Our findings demonstrated that A2, B2, B4, and C3 subgroups lacked presence of fibroblast cells after decellularization, but collagen bundles were visible in these subgroups, among them B2 and C3 had better results regarding presence of collagen and elastic fibers. It was observed that an increase in incubation time could decrease cell number of the dermal skin in B2 subgroup. Increase in de-cellularization time in B4 subgroup also lead to a complete cell removal from the tissue samples. It was shown that 1M NaCl for 24 h and 0.5% SDS for 2 h was the best method of cell removal.

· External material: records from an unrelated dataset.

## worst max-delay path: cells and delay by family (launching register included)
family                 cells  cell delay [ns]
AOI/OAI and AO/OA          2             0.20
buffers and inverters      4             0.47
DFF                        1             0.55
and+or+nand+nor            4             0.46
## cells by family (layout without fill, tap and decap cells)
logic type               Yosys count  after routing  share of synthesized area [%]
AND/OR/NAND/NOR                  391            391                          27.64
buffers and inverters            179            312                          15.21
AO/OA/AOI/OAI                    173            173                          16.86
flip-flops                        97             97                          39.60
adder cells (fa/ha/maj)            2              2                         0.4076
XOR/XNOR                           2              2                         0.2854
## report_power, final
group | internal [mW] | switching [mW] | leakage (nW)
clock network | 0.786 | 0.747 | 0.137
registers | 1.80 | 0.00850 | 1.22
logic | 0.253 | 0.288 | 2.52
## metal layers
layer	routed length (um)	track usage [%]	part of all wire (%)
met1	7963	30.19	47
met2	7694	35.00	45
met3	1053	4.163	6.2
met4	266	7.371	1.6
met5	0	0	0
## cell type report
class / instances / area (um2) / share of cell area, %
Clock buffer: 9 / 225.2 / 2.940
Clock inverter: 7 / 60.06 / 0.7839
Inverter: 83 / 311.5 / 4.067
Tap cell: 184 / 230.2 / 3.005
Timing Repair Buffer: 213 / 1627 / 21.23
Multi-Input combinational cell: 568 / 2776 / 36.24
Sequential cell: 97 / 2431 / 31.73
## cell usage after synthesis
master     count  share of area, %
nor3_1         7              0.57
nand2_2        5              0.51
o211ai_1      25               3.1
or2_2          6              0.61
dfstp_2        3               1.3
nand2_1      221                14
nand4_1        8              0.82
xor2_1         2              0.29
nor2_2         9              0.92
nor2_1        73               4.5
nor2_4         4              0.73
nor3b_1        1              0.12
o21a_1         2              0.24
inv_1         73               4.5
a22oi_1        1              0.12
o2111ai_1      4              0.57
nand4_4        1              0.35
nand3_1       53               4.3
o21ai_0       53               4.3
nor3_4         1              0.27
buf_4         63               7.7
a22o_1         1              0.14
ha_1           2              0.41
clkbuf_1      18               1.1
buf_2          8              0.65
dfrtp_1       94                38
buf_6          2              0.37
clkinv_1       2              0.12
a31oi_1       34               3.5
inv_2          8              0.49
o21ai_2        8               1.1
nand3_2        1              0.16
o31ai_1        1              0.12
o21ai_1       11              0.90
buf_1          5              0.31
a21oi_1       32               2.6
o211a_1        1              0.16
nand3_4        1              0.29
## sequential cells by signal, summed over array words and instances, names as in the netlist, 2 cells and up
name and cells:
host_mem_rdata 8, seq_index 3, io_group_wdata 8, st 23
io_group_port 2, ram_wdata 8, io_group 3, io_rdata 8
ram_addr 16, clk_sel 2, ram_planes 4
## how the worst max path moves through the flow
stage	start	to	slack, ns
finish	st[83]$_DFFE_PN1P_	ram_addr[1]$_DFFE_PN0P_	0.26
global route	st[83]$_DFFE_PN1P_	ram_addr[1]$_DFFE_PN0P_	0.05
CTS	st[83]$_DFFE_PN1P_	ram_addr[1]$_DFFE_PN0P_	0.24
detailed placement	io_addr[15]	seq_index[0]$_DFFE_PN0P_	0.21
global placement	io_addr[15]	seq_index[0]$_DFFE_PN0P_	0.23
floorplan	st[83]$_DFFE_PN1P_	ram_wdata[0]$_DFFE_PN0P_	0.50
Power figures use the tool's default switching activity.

Chen et al. findings were identical to our results regarding the increase in incubation time by SDS to be effective in cell removal from the tissue samples.[24]

The effect of hypertonic and hypotonic NaCl solution in cell lysis has been previously reported.[25],[26] SDS was shown to be more effective in decellularization of tissue rather than other detergents.[27],[28] SDS was found to be effective in removal of nucleus from dense tissues such as kidney in comparison to triton 100x.[27],[28] Similar to our study, Chen and colleagues reported that using 25% trypsin for 18 h for removal of epidermis and SDS for 12 h in room temperature for cell removal and decellularization would be an efficient method.[29] Nie et al. in local delivery of adipose-derived stem cells via acellular dermal matrix as a scaffold was successful and showed to accelerate the wound healing.[30] Zhou et al. showed that transplantation of ADM together with bone marrow derived stem cells could partly promote the regeneration of injured anal sphincter and lessen the formation of cicatrix in experimental rat model.[31]

As the main goal of using scaffolds in aesthetic medicine is to be host compatible, biodegradable, non-immunogenic, inexpensive and promote the repair and reconstruction of injured tissues or organs, they should and have the potential to promote cell growth via biological and mechanical aspects. Here, we introduced four protocols of acellularization as the most effective methods to reach an inexpensive and efficient scaffold to help clinicians working in healing process. 1M NaCl was the best solution for removal of epidermis, 0.5% SDS for 2 h was the most effective solution for decellularization and PBS was the best solution for washing, while all of them are easily available and can be provided economically.